That said, their activity does affect short-term price movements. When they need to offload inventory, prices might temporarily dip. But this isn't "manipulation"—it's just how markets work.

"Payment for Order Flow Is a Scam"

PFOF is controversial, but the economics are nuanced. Studies show that retail investors often get better prices through PFOF arrangements than they would on public exchanges.

Why? Market makers can offer "price improvement"—executing your order at a better price than the public quote—and still make money because retail flow is low-risk.

That doesn't mean PFOF is perfect. The lack of transparency is a legitimate concern, and the incentives between brokers, market makers, and investors aren't always aligned.

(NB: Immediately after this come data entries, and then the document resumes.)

==> config.mk <==
export PLATFORM = sky130hd
export DESIGN_NAME = rf_link_sequencer
export DESIGN_NICKNAME = d
export VERILOG_FILES = /design/src/rtl/rf_seq_pkg.sv /design/src/rtl/rf_sync_fifo.sv /design/src/rtl/rf_link_sequencer.sv
export SDC_FILE = /design/constraint.sdc
export NUM_CORES = 1
export LEC_CHECK = 0
export CAP_MARGIN = 30
export CORE_UTILIZATION = 60
export DETAILED_ROUTE_END_ITERATION = 6
export PLACE_DENSITY = 0.86
export SLEW_MARGIN = 0
export SYNTH_ARGS = -nofsm -noshare
export SYNTH_HDL_FRONTEND = slang
export SYNTH_SLANG_ARGS = --single-unit
==> constraint.sdc <==
create_clock -name internal_clk -period 7.6 [get_ports internal_clk]
set_input_delay 1.52 -clock internal_clk [delete_from_list [all_inputs] [get_ports internal_clk]]
set_output_delay 1.52 -clock internal_clk [all_outputs]
set_load 0.02 [all_outputs]
==> src/rtl/rf_seq_pkg.sv <==
// rf_seq_pkg: shared definitions for the RF link sequencer.
//   seq_state_t  - sequencer FSM states
//   MODE_*       - {M1,M0} mode constants
//   SYNC_STAGES  - depth of the AUX synchroniser
package rf_seq_pkg;
  typedef enum logic [2:0] {
    ST_IDLE,
    ST_SEND,
    ST_GAP,
    ST_MODE_SET,
    ST_MODE_WAIT_LOW
  } seq_state_t;

  localparam logic [1:0] MODE_NORMAL = 2'b00;
  localparam logic [1:0] MODE_CONFIG = 2'b11;
  localparam int         SYNC_STAGES = 2;
endpackage

==> src/rtl/rf_sync_fifo.sv <==
// rf_sync_fifo: single-clock outbound byte buffer.
//   push/wdata   - enqueue; silently dropped while full
//   pop/rdata    - dequeue; rdata is the current head (show-ahead)
//   full/empty/level - registered occupancy status
module rf_sync_fifo #(
  parameter int DATA_WIDTH = 8,
  parameter int DEPTH      = 16,
  parameter int PTR_WIDTH  = 4
) (
  input  logic                  internal_clk,
  input  logic                  rst_n,
  input  logic                  push,
  input  logic [DATA_WIDTH-1:0] wdata,
  input  logic                  pop,
  output logic [DATA_WIDTH-1:0] rdata,
  output logic                  full,
  output logic                  empty,
  output logic [PTR_WIDTH:0]    level
);
  localparam int LW = PTR_WIDTH + 1;

  logic [DATA_WIDTH-1:0] mem [DEPTH];
  logic [PTR_WIDTH-1:0]  wr_ptr, rd_ptr;
  logic                  do_push, do_pop;
  logic [PTR_WIDTH:0]    level_nxt;

  // full is the registered flag, so a write at full is dropped even if
  // the same edge pops.
  assign do_push   = push && !full;
  assign do_pop    = pop && !empty;
  assign level_nxt = level + LW'(do_push) - LW'(do_pop);
  assign rdata     = mem[rd_ptr];

  always_ff @(posedge internal_clk or negedge rst_n) begin
    if (!rst_n) begin
      wr_ptr <= '0;
      rd_ptr <= '0;
      level  <= '0;
      full   <= 1'b0;
      empty  <= 1'b1;
    end else begin
      if (do_push) wr_ptr <= wr_ptr + 1'b1;
      if (do_pop)  rd_ptr <= rd_ptr + 1'b1;
      level <= level_nxt;
      full  <= (level_nxt == LW'(DEPTH));
      empty <= (level_nxt == '0);
    end
  end

  // Storage needs no reset; the pointers define what is valid.
  always_ff @(posedge internal_clk) begin
    if (do_push) mem[wr_ptr] <= wdata;
  end
endmodule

"Market Makers Have an Unfair Advantage"

Market makers do have advantages: speed, data, and sophisticated technology. But they also take real risks. In volatile markets, market makers can lose substantial money quickly.

The 2020 COVID crash saw several market making firms suffer significant losses as volatility spiked and correlations broke down. This is the business they're in—providing liquidity is a risk-reward proposition.

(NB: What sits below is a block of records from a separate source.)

### src/rtl/npn_canon4.sv
// Sequential NPN canonicaliser for 4-input truth tables: searches all 384
// (permutation, input-negation) steps, both output polarities per step.
module npn_canon4 #(
  parameter bit          EARLY_EXIT = 1'b0,
  parameter int unsigned TT_W       = 16
) (
  input  logic            clk,
  input  logic            rst,
  input  logic            in_valid,
  output logic            in_ready,
  input  logic [TT_W-1:0] in_tt,
  output logic            out_valid,
  input  logic            out_ready,
  output logic [TT_W-1:0] canon_tt,
  output logic [4:0]      perm_idx,
  output logic [3:0]      in_neg,
  output logic            out_neg,
  output logic            busy
);

  localparam int unsigned CNT_W     = 9;
  localparam logic [CNT_W-1:0] LAST_STEP = CNT_W'(383);

  typedef enum logic [1:0] {
    S_IDLE   = 2'd0,
    S_SEARCH = 2'd1,
    S_DONE   = 2'd2
  } state_t;

  state_t           r_state;
  logic [TT_W-1:0]  r_f;
  logic [TT_W:0]    r_best;
  logic [CNT_W-1:0] r_cnt;

  logic [7:0]       w_lut;
  logic [3:0]       w_n;
  logic [TT_W-1:0]  w_g0;
  logic [TT_W-1:0]  w_g1;
  logic [TT_W-1:0]  w_cand;
  logic             w_cand_o;
  logic             w_better;
  logic             w_last;

  // Lexicographic permutation table, packed as {p(0),p(1),p(2),p(3)}.
  function automatic logic [7:0] perm_lut(input logic [4:0] idx);
    case (idx)
      5'd0:    perm_lut = {2'd0, 2'd1, 2'd2, 2'd3};
      5'd1:    perm_lut = {2'd0, 2'd1, 2'd3, 2'd2};
      5'd2:    perm_lut = {2'd0, 2'd2, 2'd1, 2'd3};
      5'd3:    perm_lut = {2'd0, 2'd2, 2'd3, 2'd1};
      5'd4:    perm_lut = {2'd0, 2'd3, 2'd1, 2'd2};
      5'd5:    perm_lut = {2'd0, 2'd3, 2'd2, 2'd1};
      5'd6:    perm_lut = {2'd1, 2'd0, 2'd2, 2'd3};
      5'd7:    perm_lut = {2'd1, 2'd0, 2'd3, 2'd2};
      5'd8:    perm_lut = {2'd1, 2'd2, 2'd0, 2'd3};
      5'd9:    perm_lut = {2'd1, 2'd2, 2'd3, 2'd0};
      5'd10:   perm_lut = {2'd1, 2'd3, 2'd0, 2'd2};
      5'd11:   perm_lut = {2'd1, 2'd3, 2'd2, 2'd0};
      5'd12:   perm_lut = {2'd2, 2'd0, 2'd1, 2'd3};
      5'd13:   perm_lut = {2'd2, 2'd0, 2'd3, 2'd1};
      5'd14:   perm_lut = {2'd2, 2'd1, 2'd0, 2'd3};
      5'd15:   perm_lut = {2'd2, 2'd1, 2'd3, 2'd0};
      5'd16:   perm_lut = {2'd2, 2'd3, 2'd0, 2'd1};
      5'd17:   perm_lut = {2'd2, 2'd3, 2'd1, 2'd0};
      5'd18:   perm_lut = {2'd3, 2'd0, 2'd1, 2'd2};
      5'd19:   perm_lut = {2'd3, 2'd0, 2'd2, 2'd1};
      5'd20:   perm_lut = {2'd3, 2'd1, 2'd0, 2'd2};
      5'd21:   perm_lut = {2'd3, 2'd1, 2'd2, 2'd0};
      5'd22:   perm_lut = {2'd3, 2'd2, 2'd0, 2'd1};
      5'd23:   perm_lut = {2'd3, 2'd2, 2'd1, 2'd0};
      default: perm_lut = {2'd0, 2'd1, 2'd2, 2'd3};
    endcase
  endfunction

  assign w_lut = perm_lut(r_cnt[8:4]);
  assign w_n   = r_cnt[3:0];

  // Candidate for the current step: g0(m) = f(k), bit p(i) of k = m[i] ^ n[i].
  always_comb begin : cand_eval
    logic [3:0] mv;
    logic [3:0] k;
    w_g0 = '0;
    mv   = '0;
    k    = '0;
    for (int m = 0; m < 16; m++) begin
      mv = 4'(m);
      k  = '0;
      for (int i = 0; i < 4; i++) begin
        k[w_lut[(3-i)*2 +: 2]] = mv[i] ^ w_n[i];
      end
      w_g0[m] = r_f[k];
    end
  end

  // o = 0 wins ties, so polarity 1 is taken only when strictly smaller.
  assign w_g1     = ~w_g0;
  assign w_cand_o = (w_g1 < w_g0);
  assign w_cand   = w_cand_o ? w_g1 : w_g0;
  assign w_better = ({1'b0, w_cand} < r_best);
  assign w_last   = (r_cnt == LAST_STEP) || (EARLY_EXIT && (w_cand == '0));

  always_ff @(posedge clk or posedge rst) begin
    if (rst) begin
      r_state   <= S_IDLE;
      r_f       <= '0;
      r_best    <= '0;
      r_cnt     <= '0;
      in_ready  <= 1'b1;
      out_valid <= 1'b0;
      busy      <= 1'b0;
      canon_tt  <= '0;
      perm_idx  <= '0;
      in_neg    <= '0;
      out_neg   <= 1'b0;
    end else begin
      case (r_state)
        S_IDLE: begin
          if (in_valid && in_ready) begin
            r_f      <= in_tt;
            r_best   <= {1'b1, {TT_W{1'b0}}};
            r_cnt    <= '0;
            in_ready <= 1'b0;
            busy     <= 1'b1;
            r_state  <= S_SEARCH;
          end
        end
        S_SEARCH: begin
          if (w_better) begin
            r_best   <= {1'b0, w_cand};
            canon_tt <= w_cand;
            perm_idx <= r_cnt[8:4];
            in_neg   <= w_n;
            out_neg  <= w_cand_o;
          end
          if (w_last) begin
            busy      <= 1'b0;
            out_valid <= 1'b1;
            r_state   <= S_DONE;
          end else begin
            r_cnt <= r_cnt + CNT_W'(1);
          end
        end
        S_DONE: begin
          if (out_ready) begin
            out_valid <= 1'b0;
            in_ready  <= 1'b1;
            r_state   <= S_IDLE;
          end
        end
        default: r_state <= S_IDLE;
      endcase
    end
  end

endmodule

The Evolution of Market Making

Market making has transformed dramatically over the past two decades:

From Human to Electronic

In 2000, the NYSE floor was packed with specialists and clerks. Today, most market making is done by algorithms operating in data centers, executing thousands of trades per second.

Consolidation

The industry has consolidated significantly. A handful of large firms now dominate market making, raising questions about systemic risk and competition.

Regulatory Changes

Regulations like Reg NMS (2007) and the Volcker Rule (2013) have shaped how market making works. The SEC continues to examine PFOF and other practices.

Crypto Markets

Cryptocurrency markets have their own market makers (like Jump Trading and Wintermute), operating with less regulation and wider spreads. The differences highlight how market structure affects trading costs.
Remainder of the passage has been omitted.